Make sure there is a rule that allows the VPN zone to access the untrust zone.

Also a NAT rule to NAT VPN users like you do for the inside or trusted network.

Last thing, make sure VPN tunnel is part of the same virtual router as the outside layer 3 interface.

Thank for the info Geovanni Morales

I am running into this problem as well. I have the access route 0.0.0.0/0 configured. I have a security policy to allow traffic from my VPN zone to the untrust zone. I created a NAT policy identical to the one in place for traffic from untrust to trust with the exception being traffic is coming from the VPN zone. See the screen shots below. I only have one virtual router but how do I make sure it is part of the same outside layer 3 interface?

NAT Policy:

NAT Policies.png

Security Policies:

Security Policies.png

Access Route:

Access Route.png

I was able to figure out the problem. I believe the issue was related to my NAT policy and routing. My NAT policy was translating traffic to the IP address of the interface used for our primary ISP but routing it out the interface for our secondary ISP.

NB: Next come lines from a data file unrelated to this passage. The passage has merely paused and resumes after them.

--- src/rtl/dual_stream_arbiter_pkg.sv ---
// rtl/dual_stream_arbiter_pkg.sv - shared widths, beat layout and channel encoding for the arbiter
package dual_stream_arbiter_pkg;

    localparam int ADDRESS_WIDTH = 16;
    localparam int ID_WIDTH      = 4;
    localparam int ARB_Q_WIDTH   = 1 + ID_WIDTH + ADDRESS_WIDTH;

    typedef enum logic {
        CH1 = 1'b0,
        CH2 = 1'b1
    } chan_e;

    typedef struct packed {
        logic                     src;
        logic [ID_WIDTH-1:0]      id;
        logic [ADDRESS_WIDTH-1:0] address;
    } arb_beat_t;

    function automatic chan_e other_chan(input chan_e c);
        return (c == CH1) ? CH2 : CH1;
    endfunction

endpackage

--- src/rtl/arb_fifo2.sv ---
// rtl/arb_fifo2.sv - two-entry synchronous FIFO with head-of-queue output
module arb_fifo2
    import dual_stream_arbiter_pkg::*;
#(
    parameter int WIDTH = ARB_Q_WIDTH
) (
    input  logic             clk,
    input  logic             reset,
    input  logic             push_i,
    input  logic [WIDTH-1:0] push_data_i,
    input  logic             pop_i,
    output logic [1:0]       count_o,
    output logic [WIDTH-1:0] head_o
);

    logic [WIDTH-1:0] mem_q [2];
    logic [WIDTH-1:0] mem_d [2];
    logic             wr_ptr_q, wr_ptr_d;
    logic             rd_ptr_q, rd_ptr_d;
    logic [1:0]       count_q, count_d;
    logic             do_push, do_pop;

    // A full queue still takes a push when the head leaves on the same edge.
    assign do_pop  = pop_i && (count_q != 2'd0);
    assign do_push = push_i && ((count_q != 2'd2) || do_pop);

    always_comb begin
        mem_d    = mem_q;
        wr_ptr_d = wr_ptr_q;
        rd_ptr_d = rd_ptr_q;
        count_d  = count_q + {1'b0, do_push} - {1'b0, do_pop};
        if (do_push) begin
            mem_d[wr_ptr_q] = push_data_i;
            wr_ptr_d        = ~wr_ptr_q;
        end
        if (do_pop) begin
            rd_ptr_d = ~rd_ptr_q;
        end
    end

    always_ff @(posedge clk or posedge reset) begin
        if (reset) begin
            mem_q[0] <= '0;
            mem_q[1] <= '0;
            wr_ptr_q <= 1'b0;
            rd_ptr_q <= 1'b0;
            count_q  <= 2'd0;
        end else begin
            mem_q    <= mem_d;
            wr_ptr_q <= wr_ptr_d;
            rd_ptr_q <= rd_ptr_d;
            count_q  <= count_d;
        end
    end

    assign count_o = count_q;
    assign head_o  = mem_q[rd_ptr_q];

endmodule

--- src/rtl/dual_stream_arbiter.sv ---
// rtl/dual_stream_arbiter.sv - round-robin merge of two stall-controlled producers into one queued port
module dual_stream_arbiter
    import dual_stream_arbiter_pkg::*;
(
    input  logic                     clk,
    input  logic                     reset,
    input  logic [ADDRESS_WIDTH-1:0] in_address_1,
    input  logic [ID_WIDTH-1:0]      in_id_1,
    input  logic                     in_valid_1,
    output logic                     out_stall_1,
    input  logic [ADDRESS_WIDTH-1:0] in_address_2,
    input  logic [ID_WIDTH-1:0]      in_id_2,
    input  logic                     in_valid_2,
    output logic                     out_stall_2,
    input  logic                     in_enable_1,
    input  logic                     in_enable_2,
    input  logic                     in_stall,
    output logic [ADDRESS_WIDTH-1:0] out_address,
    output logic [ID_WIDTH-1:0]      out_id,
    output logic                     out_src,
    output logic                     out_valid
);

    logic                   stall_1_q, stall_1_d;
    logic                   stall_2_q, stall_2_d;
    chan_e                  rr_ptr_q, rr_ptr_d;
    logic                   acc_1, acc_2;
    logic                   push, pop;
    logic [1:0]             count;
    logic [2:0]             next_count;
    logic                   space;
    logic                   grant_any;
    chan_e                  grant_ch;
    arb_beat_t              push_beat;
    arb_beat_t              head_beat;
    logic [ARB_Q_WIDTH-1:0] head_data;

    // Only one stall is ever low, so at most one accept fires per edge.
    assign acc_1 = in_valid_1 && !stall_1_q;
    assign acc_2 = in_valid_2 && !stall_2_q;
    assign push  = acc_1 || acc_2;
    assign pop   = (count != 2'd0) && !in_stall;

    always_comb begin
        push_beat.src     = 1'b0;
        push_beat.id      = in_id_1;
        push_beat.address = in_address_1;
        if (acc_2) begin
            push_beat.src     = 1'b1;
            push_beat.id      = in_id_2;
            push_beat.address = in_address_2;
        end
    end

    // Granting only when at most one entry remains guarantees the granted beat fits
    // even if the downstream stalls for the whole next cycle.
    assign next_count = {1'b0, count} + {2'b00, push} - {2'b00, pop};
    assign space      = (next_count <= 3'd1);

    always_comb begin
        grant_any = 1'b0;
        grant_ch  = CH1;
        if (space) begin
            case ({in_enable_2, in_enable_1})
                2'b11: begin
                    grant_any = 1'b1;
                    grant_ch  = rr_ptr_q;
                end
                2'b01: begin
                    grant_any = 1'b1;
                    grant_ch  = CH1;
                end
                2'b10: begin
                    grant_any = 1'b1;
                    grant_ch  = CH2;
                end
                default: begin
                    grant_any = 1'b0;
                end
            endcase
        end
    end

    always_comb begin
        stall_1_d = 1'b1;
        stall_2_d = 1'b1;
        rr_ptr_d  = rr_ptr_q;
        if (grant_any) begin
            stall_1_d = (grant_ch != CH1);
            stall_2_d = (grant_ch != CH2);
            rr_ptr_d  = other_chan(grant_ch);
        end
    end

    always_ff @(posedge clk or posedge reset) begin
        if (reset) begin
            stall_1_q <= 1'b1;
            stall_2_q <= 1'b1;
            rr_ptr_q  <= CH1;
        end else begin
            stall_1_q <= stall_1_d;
            stall_2_q <= stall_2_d;
            rr_ptr_q  <= rr_ptr_d;
        end
    end

    arb_fifo2 #(
        .WIDTH(ARB_Q_WIDTH)
    ) u_fifo (
        .clk        (clk),
        .reset      (reset),
        .push_i     (push),
        .push_data_i(push_beat),
        .pop_i      (pop),
        .count_o    (count),
        .head_o     (head_data)
    );

    assign head_beat   = head_data;
    assign out_address = head_beat.address;
    assign out_id      = head_beat.id;
    assign out_src     = head_beat.src;
    assign out_valid   = (count != 2'd0);
    assign out_stall_1 = stall_1_q;
    assign out_stall_2 = stall_2_q;

endmodule

--- config.mk ---
export PLATFORM = sky130hd
export DESIGN_NAME = dual_stream_arbiter
export DESIGN_NICKNAME = d
export VERILOG_FILES = /design/src/rtl/dual_stream_arbiter_pkg.sv /design/src/rtl/arb_fifo2.sv /design/src/rtl/dual_stream_arbiter.sv
export SDC_FILE = /design/constraint.sdc
export NUM_CORES = 1
export LEC_CHECK = 0
export CAP_MARGIN = 20
export CORE_MARGIN = 2
export CORE_UTILIZATION = 30
export DETAILED_ROUTE_END_ITERATION = 6
export MAX_ROUTING_LAYER = met4
export PLACE_DENSITY = 0.5
export SLEW_MARGIN = 15
export SYNTH_ARGS = -nofsm -noshare
export SYNTH_HDL_FRONTEND = slang
export SYNTH_SLANG_ARGS = --single-unit
--- constraint.sdc ---
create_clock -name clk -period 2.4 [get_ports clk]
set_input_delay 0.48 -clock clk [delete_from_list [all_inputs] [get_ports clk]]
set_output_delay 0.48 -clock clk [all_outputs]
set_load 0.1 [all_outputs]
# Word-level counts from Yosys, hierarchy flattened
# Index checks and enable logic that the tools add are counted.
[word_totals]
word_cells = 52
out_inout_bits = 24
register_bits = 49
input_bits = 47
[op_classes]
reduce_logical = 13
mux = 14
eq_ne = 4
addsub = 4
bitwise_logic = 5
n_lt_le_gt_ge = 4
[ops]
columns = ["operator", "n"]
rows = [
  ["21-bit two-way mux", 5],
  ["42-bit bitwise mux", 1],
  ["21-bit demux with 1-bit select", 1],
  ["1-bit logical AND", 6],
  ["1-bit two-way mux", 6],
  ["2-bit equality test, second input constant", 2],
  ["2-bit greater-or-equal comparator, second input constant", 2],
  ["1-bit NOT with 2-bit output", 2],
  ["2-bit by 1-bit adder with 3-bit output", 1],
  ["3-bit by 1-bit <= comparator with 1-bit output, second input constant", 1],
  ["1-bit logical NOT", 3],
  ["1-bit NOT", 3],
  ["3-bit OR reduction", 1],
  ["3-bit by 1-bit subtractor with 3-bit output", 1],
  ["2-bit by 1-bit adder with 2-bit output", 1],
  ["2-bit by 1-bit equality test with 1-bit output, second input constant", 1],
  ["1-bit logical OR", 2],
  ["2-bit by 1-bit less-than comparator with 1-bit output, second input constant", 1],
  ["2-bit inequality test, second input constant", 1],
  ["1-bit one-hot mux with 2 select lines", 1],
  ["2-bit nonzero test", 1],
  ["2-bit by 1-bit subtractor with 2-bit output", 1],
]

# Longest topological paths before layout
[depth]
ltp_word = 9
ltp_mapped = 10
mapped_depth_nobuf = 10

# Modules after synthesis
# From an unflattened synthesis, not the netlist that was laid out.
[unflattened]
cells_unflattened = 189
hier_area_um2 = 2610.0
[modules_own_cells]
columns = ["mod", "cells_each", "instances", "area_per_inst_um2", "seq_area_each_um2"]
rows = [
  ["arb_fifo2", 144, 1, 2064.5, 1151.1],
  ["dual_stream_arbiter", 45, 1, 545.5, 77.6],
]

# Least setup slack after synthesis
# OpenSTA, ideal clock, no wires.
[synth_timing]
kind = "register to register"
from = "register stall_2_q (netlist: out_stall_2)"
to = "register rr_ptr_q"
setup_ns = 0.079
n_path_buf = 0
path_slack_ns = 0.210
path_stages_with_launch = 8
period_less_slack_ns = 2.190
arrival_ns = 2.111
cell_sequence = "dfstp_2 -> nand2b_4 -> nand2_1 -> ha_1 -> inv_1 -> fa_1 -> and3_1 -> mux2i_1"
[synth_between]
elab_chain_cells = 8
word_cells_on_any_way = 9
[synth_lines]
columns = ["element", "line_no", "source"]
rows = [
  ["start: declaration", "dual_stream_arbiter.sv:25", "logic stall_2_q, stall_2_d;"],
  ["start signal: assignment", "dual_stream_arbiter.sv:102", "stall_2_q <= stall_2_d;"],
  ["1-bit logical NOT (*)", "dual_stream_arbiter.sv:40", "assign acc_2 = in_valid_2 && !stall_2_q;"],
  ["1-bit logical AND (*)", "dual_stream_arbiter.sv:40", ""],
  ["1-bit logical OR (*)", "dual_stream_arbiter.sv:41", "assign push = acc_1 || acc_2;"],
  ["2-bit by 1-bit adder with 3-bit output (*)", "dual_stream_arbiter.sv:57", "assign next_count = {1'b0, count} + {2'b00, push} - {2'b00, pop};"],
  ["3-bit by 1-bit subtractor with 3-bit output (*)", "dual_stream_arbiter.sv:57", ""],
  ["3-bit by 1-bit <= comparator with 1-bit output (*)", "dual_stream_arbiter.sv:58", "assign space = (next_count <= 3'd1);"],
  ["1-bit two-way mux", "dual_stream_arbiter.sv:63", "if (space) begin"],
  ["1-bit two-way mux", "dual_stream_arbiter_pkg.sv:20", "return (c == CH1) ? CH2 : CH1;"],
  ["end signal: assignment", "dual_stream_arbiter.sv:103", "rr_ptr_q <= rr_ptr_d;"],
  ["end: declaration", "dual_stream_arbiter.sv:26", "chan_e rr_ptr_q, rr_ptr_d;"],
]
# Mark *: on every way between the ends. The rest lies on a longest branch, timed or not.
# A chain may end at the register's enable or synchronous reset.

# Worst setup path in the final report
[layout_timing]
from = "input port in_stall"
to = "register rr_ptr_q"
[layout_between]
elab_chain_cells = 6
word_cells_on_any_way = 7
[layout_lines]
columns = ["element", "line_no", "source"]
rows = [
  ["start: declaration", "dual_stream_arbiter.sv:17", "input logic in_stall,"],
  ["1-bit logical NOT (*)", "dual_stream_arbiter.sv:42", "assign pop = (count != 2'd0) && !in_stall;"],
  ["1-bit logical AND (*)", "dual_stream_arbiter.sv:42", ""],
  ["3-bit by 1-bit subtractor with 3-bit output (*)", "dual_stream_arbiter.sv:57", ""],
  ["3-bit by 1-bit <= comparator with 1-bit output (*)", "dual_stream_arbiter.sv:58", ""],
  ["1-bit two-way mux", "dual_stream_arbiter.sv:63", ""],
  ["1-bit two-way mux", "dual_stream_arbiter_pkg.sv:20", ""],
]
# Marks and branches as above.

==> reports/results.ini <==
[run_status]
status=completed

[floorplanning]
fp.dieH_um=97.3
die-area_um2=9480
rows=34
ios=71
die_w_um=97.3
core_area_um2=8590
initial_core_util_pct=30.4

[sta]
final_max_slew_viol_count=0
fin_skew_ns=0.00781
final.min_clock_period_ns=2.21
tightest_slew_ns=0.515
setup_viol=0
period_share_pct=91.9
hold_violations=0
fmax_ghz=0.453
whs_ns=0.492
max_slew_margin_pct=65.6
rsz0062_at_grt=false

[finish]
final_area_um2=3800
drive_gt1_share_pct=51.8
final_cells=363
syn_to_final_growth_pct=45.5
diodes=0
multiInputGateArea_um2=1260
layout_commonest_cell=mux2_2
final_nets=306
regArea_um2=1230
final_cell_mix=mux2_2, dfrtp_1, clkdlybuf4s50_1
fillers=789

[cts]
clock_sinks=49
postCtsHoldBufs=0
cts_tree=built
path_clk_slew_ns=0.08
htree_levels=2
cts_buffers=5
insertion_delay_ns=0.30
cts.path.max_buffers=2
cts_root_buffer=clkbuf_8

[placed_design]
place.gp.congestion=0.657
placed_cells=355
post_dp_cell_area_um2=3680
io_buffers=70
dp_hpwl_um=3910

[setup_path]
worst_ep_required_time_ns=2.62
regToRegEndpoint=rr_ptr_q
worstSetupPathType=in2reg
path_cells=clkdlybuf4s50_1 -> a21oi_2 -> ha_1 -> inv_1 -> ha_1 -> inv_1 -> fa_1 -> xnor2_1 -> and3_1 -> mux2i_1
reg2reg_depth=10
critPathTopFamily=adder cells
end_kind=flop
critPathMaxStageDelay_ns=0.44
timing.rr.start=u_fifo.count_o[1]
slowest_stage=clkdlybuf4s50_1
start_kind=primary input
r2r_slack_ns=0.24
crit_fanout=2
cp.arrival_ns=2.42
cp_num_buf_inv=3

[logic_synthesis]
yosys_warnings=0
synthCells=172
mappedNetlistArea_um2=2610
avgSynthCellArea_um2=15.2
yosysSeqAreaShare_pct=47.0
synth-seq-cells=49
synth_cell_types=24
syn-num-nets=224

[route]
drt_wl_total_um=5390
vias=1619
routedWlPerCell_um=14.9
ant_nets=0
viasPerCell=4.46
drc=0
drt-pass1-iter-count=3
drt_iter0_drc=32

[min_path]
hold_start=u_fifo.mem_q[41]
hold-path-endpoint=u_fifo.mem_q[41]
hold_depth=1
hold_path_class=reg2reg

[global_routing]
grt_pass1_wl_um=8940
grt_max_degree=25
grt_pass1_vias=1767
grt.busiest_layer=met2
use_met3_pct=3.31
gr-usage-all-layers_pct=12.3
use_met2_pct=18.6
met1_usage_pct=16.3
grt.overflow.total=0
antenna_found_initial=0

[job]
cap_violations=0

[metrics by stage]
step	setup slack (ns)	utilization (%)	TNS [ns]
2_1_floorplan	0.210	-	0
6_report	0.195	44.3	0
3_5_place_dp	-0.181	42.8	-0.428
4_1_cts	0.136	44.2	0
5_1_grt	0.0689	44.3	0
3_3_place_gp	-0.0947	42.8	-0.237
[worst max path at each step]
| stage | from | endpoint | slack [ns] | depth (start not counted) |
|---|---|---|---|---|
| final | in_stall | rr_ptr_q | 0.19 | 10 |
| after global placement | in_stall | rr_ptr_q | -0.09 | 10 |
| after CTS | in_stall | rr_ptr_q | 0.14 | 10 |
| after detailed placement | in_stall | rr_ptr_q | -0.18 | 10 |
| after floorplan | out_stall_2 | rr_ptr_q | 0.21 | 7 |
| after global routing | in_stall | rr_ptr_q | 0.07 | 10 |
[cell usage after synthesis]
cell type / instances / area (µm²)
ha_1: 4 / 50.1
nand2b_4: 2 / 27.5
a21oi_1: 2 / 10.0
dfstp_2: 2 / 52.6
inv_1: 8 / 30.0
buf_12: 2 / 40.0
o21ai_0: 1 / 5.00
a21o_1: 1 / 7.51
and3_1: 1 / 6.26
mux2i_1: 1 / 10.0
xor2_1: 2 / 17.5
mux2_4: 20 / 300
nor2b_4: 1 / 13.8
dfrtp_1: 47 / 1180
nand2_1: 2 / 7.51
mux2_1: 6 / 67.6
xnor2_1: 2 / 17.5
a211oi_4: 2 / 40.0
fa_1: 1 / 20.0
mux2_2: 57 / 642
buf_2: 2 / 10.0
buf_6: 4 / 45.0
and3b_4: 1 / 12.5
nand3_1: 1 / 5.00
[metal layers]
layer  share of wire, %  up-vias
li1                   -      767
met1                 48      808
met2                 47       40
met3                4.5        4
met4                1.1        0
met5                  0        -
[flip-flops by register name, summed over array words and instances (netlist names)]
name / cells
out_stall_1: 1
out_stall_2: 1
rr_ptr_q: 1
u_fifo.count_o: 2
u_fifo.mem_q: 42
u_fifo.rd_ptr_q: 1
u_fifo.wr_ptr_q: 1
[area by class of cell]
| cell class | count | area share [%] |
|---|---|---|
| multi-input cells | 107 | 33.2 |
| flip-flops and latches | 49 | 32.3 |
| well taps | 108 | 3.55 |
| clock inverters | 2 | 0.987 |
| repair buffers | 83 | 27.0 |
| clock buffers | 6 | 2.17 |
| inverters | 8 | 0.789 |
[logic make-up (layout without fill, tap and decap cells)]
kind of cell	Yosys count	after routing	share of synthesized area (%)
fa+ha+maj	5	5	2.68
simple gates	8	8	2.78
buf+inv	16	99	4.79
flops	49	49	47.0
mux	84	84	39.0
xor+xnor	4	4	1.34
compound gates	6	6	2.39
[timing repair]
| action | CTS | global route |
|---|---|---|
| endpoints found under the setup margin | 0 | 1 |
| setup buffers | 0 | 0 |
| resized for setup | 0 | 1 |
Power is left out: the tool's default activity adds up to more than one toggle a clock period on the data nets, which glitch-free logic cannot reach.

I have ISP failover setup using PBF for the primary ISP and a virtual route for the secondary ISP. The PBF routes traffic from my trust to untrust zones. (There aren't any PBF rules configured with the source zone my VPN is using so the firewall should check the virtual router next.) I have a default route setup on the virtual router that is used in the event the PBF primary ISP route fails. I also had another default route for traffic that should already be routing traffic via the previously mentioned PBF policy, just with a lower priority metric (probably shouldn't even be there). I believe the NAT policy was translating traffic to the primary ISP interface IP address but the virtual route with a higher priority metric was sending that traffic out the secondary ISP interface. I removed the second "default" route and created another PBF policy that routes traffic from my VPN zone to the primary ISP interface. Tested and works great now!

I hope this made sense.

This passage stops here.